Paul Wadsworth

As fundamental determinants of neuronal function, voltage-gated Na+ (Nav) channels are important targets for therapeutic development against a wide range of health conditions. Dysfunction of Nav channels in the CNS is associated with disorders ranging from neurological (i.e., epilepsy) to psychiatric (i.e., major depression disorder). Unfortunately, commercially available drugs targeting Nav channels are largely non-specific, giving rise to severe side effects such as movement disorders. Thus, there is an unmet need for discovering new therapeutically relevant probes and pathways. Recent evidence suggests that protein:protein interactions (PPI) between Nav channels and their accessory proteins play a key role in regulating neuronal firing, and that minimal disturbances to these tightly controlled PPI can lead to persistent maladaptive plasticity. These PPI interfaces are highly specific and provide ideal targets for drug development, especially in the CNS, where selectivity and specificity are vital for limiting side effects. Therefore, the goal of the present study was to develop a screening platform capable of identifying new regulators of the Nav channel complex.
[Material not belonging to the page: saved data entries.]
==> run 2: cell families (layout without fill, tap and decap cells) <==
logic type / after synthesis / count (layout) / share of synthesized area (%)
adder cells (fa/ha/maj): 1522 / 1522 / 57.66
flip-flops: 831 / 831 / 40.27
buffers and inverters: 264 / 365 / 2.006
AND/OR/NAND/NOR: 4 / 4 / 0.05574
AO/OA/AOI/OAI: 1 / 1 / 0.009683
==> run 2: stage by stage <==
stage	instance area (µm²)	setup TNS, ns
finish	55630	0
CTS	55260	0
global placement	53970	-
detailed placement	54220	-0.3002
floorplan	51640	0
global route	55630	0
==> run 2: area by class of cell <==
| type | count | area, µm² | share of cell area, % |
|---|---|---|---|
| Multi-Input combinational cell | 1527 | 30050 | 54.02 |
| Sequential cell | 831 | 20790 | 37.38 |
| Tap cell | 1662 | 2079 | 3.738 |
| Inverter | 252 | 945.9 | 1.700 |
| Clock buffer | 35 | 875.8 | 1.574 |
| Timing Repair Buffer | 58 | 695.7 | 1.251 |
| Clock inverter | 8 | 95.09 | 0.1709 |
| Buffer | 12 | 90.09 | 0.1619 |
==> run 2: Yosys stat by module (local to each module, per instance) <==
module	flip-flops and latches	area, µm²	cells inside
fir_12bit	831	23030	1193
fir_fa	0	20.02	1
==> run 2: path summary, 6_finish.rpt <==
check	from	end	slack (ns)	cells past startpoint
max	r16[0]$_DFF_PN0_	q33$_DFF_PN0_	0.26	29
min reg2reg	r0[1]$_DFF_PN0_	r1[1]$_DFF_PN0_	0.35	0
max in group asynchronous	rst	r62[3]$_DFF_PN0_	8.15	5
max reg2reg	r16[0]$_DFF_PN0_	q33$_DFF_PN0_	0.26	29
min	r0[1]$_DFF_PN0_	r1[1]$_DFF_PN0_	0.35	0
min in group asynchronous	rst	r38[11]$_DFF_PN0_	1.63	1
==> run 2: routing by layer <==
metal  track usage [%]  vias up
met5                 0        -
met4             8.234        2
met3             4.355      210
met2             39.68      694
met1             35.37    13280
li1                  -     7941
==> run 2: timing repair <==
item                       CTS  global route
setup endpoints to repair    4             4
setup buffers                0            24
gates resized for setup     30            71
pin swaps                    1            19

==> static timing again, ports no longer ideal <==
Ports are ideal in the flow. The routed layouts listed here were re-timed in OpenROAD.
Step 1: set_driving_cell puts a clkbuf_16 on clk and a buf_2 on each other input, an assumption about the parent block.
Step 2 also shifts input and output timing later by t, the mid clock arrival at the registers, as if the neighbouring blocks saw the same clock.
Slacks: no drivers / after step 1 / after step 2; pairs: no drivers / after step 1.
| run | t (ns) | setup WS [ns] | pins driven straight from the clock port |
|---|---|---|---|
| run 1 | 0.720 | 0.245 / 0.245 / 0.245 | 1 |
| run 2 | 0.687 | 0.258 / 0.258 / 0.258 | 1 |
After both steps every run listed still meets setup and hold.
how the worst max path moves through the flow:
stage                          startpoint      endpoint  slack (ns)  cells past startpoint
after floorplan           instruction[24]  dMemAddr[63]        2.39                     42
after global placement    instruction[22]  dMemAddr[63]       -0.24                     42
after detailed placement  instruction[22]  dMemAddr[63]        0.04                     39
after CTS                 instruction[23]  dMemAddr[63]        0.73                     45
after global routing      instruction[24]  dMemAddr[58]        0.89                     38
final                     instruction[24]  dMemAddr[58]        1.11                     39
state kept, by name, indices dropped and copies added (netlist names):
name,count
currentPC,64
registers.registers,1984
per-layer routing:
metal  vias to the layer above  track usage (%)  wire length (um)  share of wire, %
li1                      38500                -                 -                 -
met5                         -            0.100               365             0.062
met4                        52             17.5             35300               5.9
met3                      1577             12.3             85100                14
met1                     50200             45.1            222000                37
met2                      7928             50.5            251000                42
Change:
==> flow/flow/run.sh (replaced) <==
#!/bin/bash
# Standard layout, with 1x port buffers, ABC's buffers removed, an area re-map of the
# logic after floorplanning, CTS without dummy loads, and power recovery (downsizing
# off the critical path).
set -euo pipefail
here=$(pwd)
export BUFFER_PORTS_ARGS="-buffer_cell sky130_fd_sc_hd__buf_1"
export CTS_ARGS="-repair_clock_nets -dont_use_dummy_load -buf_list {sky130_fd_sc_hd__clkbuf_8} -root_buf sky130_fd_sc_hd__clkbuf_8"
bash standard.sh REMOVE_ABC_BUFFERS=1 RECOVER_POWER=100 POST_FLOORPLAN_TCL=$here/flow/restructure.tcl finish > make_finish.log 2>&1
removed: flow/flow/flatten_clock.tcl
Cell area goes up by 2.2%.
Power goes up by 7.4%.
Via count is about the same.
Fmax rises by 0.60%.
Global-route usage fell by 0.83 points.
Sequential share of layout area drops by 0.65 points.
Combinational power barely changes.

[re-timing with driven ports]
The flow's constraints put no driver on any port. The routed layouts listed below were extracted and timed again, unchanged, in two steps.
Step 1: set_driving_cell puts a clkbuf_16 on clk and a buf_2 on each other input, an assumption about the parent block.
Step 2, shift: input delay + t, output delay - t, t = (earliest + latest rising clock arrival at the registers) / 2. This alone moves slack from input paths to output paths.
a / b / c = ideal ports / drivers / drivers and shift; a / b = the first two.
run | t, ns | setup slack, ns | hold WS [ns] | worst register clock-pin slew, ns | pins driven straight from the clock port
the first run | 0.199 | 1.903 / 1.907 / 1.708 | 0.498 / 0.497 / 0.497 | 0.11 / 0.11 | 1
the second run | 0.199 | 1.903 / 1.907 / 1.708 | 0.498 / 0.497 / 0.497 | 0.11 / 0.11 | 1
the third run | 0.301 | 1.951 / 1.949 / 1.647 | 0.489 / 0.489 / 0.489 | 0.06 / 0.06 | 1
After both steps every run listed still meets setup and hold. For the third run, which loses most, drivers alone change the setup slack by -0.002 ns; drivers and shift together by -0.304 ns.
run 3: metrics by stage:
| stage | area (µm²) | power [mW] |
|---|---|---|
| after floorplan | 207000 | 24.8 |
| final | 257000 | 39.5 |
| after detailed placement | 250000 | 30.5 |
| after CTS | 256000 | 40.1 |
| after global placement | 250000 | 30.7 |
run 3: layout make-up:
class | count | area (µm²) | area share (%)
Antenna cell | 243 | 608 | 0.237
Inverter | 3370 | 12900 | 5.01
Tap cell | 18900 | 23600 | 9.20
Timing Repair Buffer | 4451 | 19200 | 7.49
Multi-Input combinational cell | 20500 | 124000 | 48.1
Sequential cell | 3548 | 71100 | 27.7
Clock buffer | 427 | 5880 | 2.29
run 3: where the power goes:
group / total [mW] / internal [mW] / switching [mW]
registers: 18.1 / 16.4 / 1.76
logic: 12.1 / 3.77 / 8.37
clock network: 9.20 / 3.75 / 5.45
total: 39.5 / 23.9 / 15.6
This design comes from an exercise in tuning for small area, a short achievable clock period and few clock cycles per item on the open sky130 flow, not from production work. The RTL was checked by simulation tests, not by an equivalence proof against the original design. Power and IR drop assume default switching activity.

== run D ==
## M_accelerator_wrapper
module M_accelerator_wrapper (
    input  wire        clk_i,
    input  wire        rst_i,
    input  wire [6:0]  opcode_i,
    input  wire [2:0]  funct3_i,
    input  wire [6:0]  funct7_i,
    input  wire [31:0] op_A_i,
    input  wire [31:0] op_B_i,
    output wire [31:0] result_o,
    output wire        stall_o,
    output wire        division_by_zero_o
);
clock: 10.0 ns
lec_check: 0
abc_area: 1
cap_margin: 20
core_margin: 2
core_utilization: 45
setup_slack_margin: 5
slew_margin: 20
tns_end_percent: 0
run.sh (not shown) runs the stock make flow with config.mk's settings and CLKGATE_MAP_FILE= SYNTH_SCRIPT=/design/flow/synth_recipe.tcl, a recipe that flattens the netlist after the stock synthesis.
Testbench counts of run D, summed over its fixed seeds: cycles 11,867, ops 3,200.
--- input diff run D..run A ---
==> flow/flow/run.sh (new file) <==
#!/bin/bash
# The standard layout, with the port buffers made from buf_2 instead of the
# cell buffer_ports picks by default (a slow delay buffer on sky130hd).
set -euo pipefail
bash standard.sh "BUFFER_PORTS_ARGS=-buffer_cell sky130_fd_sc_hd__buf_2" finish > flow_standard.log 2>&1
==> flow/standard.sh (new file) <==
#!/bin/bash
# synth_recipe.tcl (not shown) runs the flow's synth.tcl, then flattens the netlist and writes it again
# the make line also repeats each setting of config.mk as NAME=value (left out here)
make -C /OpenROAD-flow-scripts/flow DESIGN_CONFIG=/design/flow/config.mk WORK_HOME=/design/flow/orfs CLKGATE_MAP_FILE= SYNTH_SCRIPT=/design/flow/synth_recipe.tcl "${@:-finish}"
removed: flow/run.sh
Results
Run A vs run D, timing endpoint of the critical path: a_q[3] vs a_q[1]. When run A is set beside run D, its minimum setup slack among reg-to-reg paths turns out to be 60 ps smaller. As far as clock share of power is concerned, run D and run A perform about the same. Summary: hold slack, run A better than run D. Compared with run D, run A shows overall power consumption higher by 0.18 mW. Comparing run D and run A, utilization is lower on run A. Compared to run D, run A shows a narrower setup margin. Final area: run D and run A compared, higher one is run D. Going from run D to run A, the number of non-clock buffers in the layout was found to have gone down by 4. Run A reports a higher combinational share of power than run D does. Run A vs run D, count of fill cells added during filler insertion went up by 47. Relative to run D, sequential share of layout area has increased by 0.33 points in run A.

* * *

Another version of the RTL of M_accelerator_wrapper (not shown whole).
Size in the first run: about 5400 cells after synthesis, roughly 160 flip-flops, ~120 I/O pins.
clock: 10.0 ns
lec_check: 0
abc_area: 1
cap_margin: 20
core_margin: 2
core_utilization: 30
setup_slack_margin: 5
slew_margin: 20
tns_end_percent: 0
standard.sh (not shown) runs the stock make flow with config.mk's settings and CLKGATE_MAP_FILE= SYNTH_SCRIPT=/design/flow/synth_recipe.tcl, a recipe that flattens the netlist after the stock synthesis.
==> flow/flow/run.sh <==
#!/bin/bash
# The standard layout with two changes to how it is made: the port buffers
# are buf_2 instead of the slow delay buffer buffer_ports picks by default,
# and synthesis leaves adders to abc instead of mapping them to the
# library's full/half-adder cells (registers are untouched by either).
set -euo pipefail
bash standard.sh "BUFFER_PORTS_ARGS=-buffer_cell sky130_fd_sc_hd__buf_2" "ADDER_MAP_FILE=" finish > flow_standard.log 2>&1
The first run finished clean.
Testbench counts at the start, summed over its fixed seeds: cycles 11,867, ops 3,200.
Rerun with:
CORE_UTILIZATION = 38   (was 30)
GPL_ROUTABILITY_DRIVEN = 0   (was default)
The new run finished clean; total power is lower by 0.48%; final area falls by 1.5%; routed wire length goes down by 5.7%; clock-buffer cell count went up by 1; cell count falls by 4.6%; area after synthesis stays the same; worst setup slack got worse by 0.0060 ns; die area falls by 21%; via count barely changes; critical path depth came out higher by 4.
Rerun with:
==> flow/flow/run.sh (replaced) <==
#!/bin/bash
# The standard layout, with the port buffers made from buf_2 instead of the
# cell buffer_ports picks by default (a slow delay buffer on sky130hd).
set -euo pipefail
bash standard.sh "BUFFER_PORTS_ARGS=-buffer_cell sky130_fd_sc_hd__buf_2" finish > flow_standard.log 2>&1
CORE_UTILIZATION = 45   (was 38)
GPL_ROUTABILITY_DRIVEN = default   (was 0)
After rerunning: The changed run completed without violations; clock skew stays flat; design area went down by 2.5%; count of clock-buffer cells in the layout does not change; hold slack degrades by 0.085 ns; worst setup slack gets worse by 0.39 ns; sequential share of layout area climbs by 0.36 points; synthesized area came out lower by 1.9%; via count decreases by 14%.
Specifically, the project focused on the PPI between Nav1.6 and its regulatory protein, FGF14. Beginning with a newly developed series of cellbased assays, this research discovered a mechanism by which the JAK2 tyrosine kinase might directly influence neuronal firing through phosphorylation of FGF14. Furthermore, a high-throughput screening of ~45,000 small molecules was conducted, identifying two potent modulators of the FGF14:Nav1.6 complex that are functionally active and predicted to be permeable to the blood-brain barrier. While providing a robust in-cell screening platform that can be adapted to search for any channelopathyassociated regulatory protein, these results lay the potential groundwork for a new class of drugs targeting Nav channels with a broad range of applicability for CNS disorders/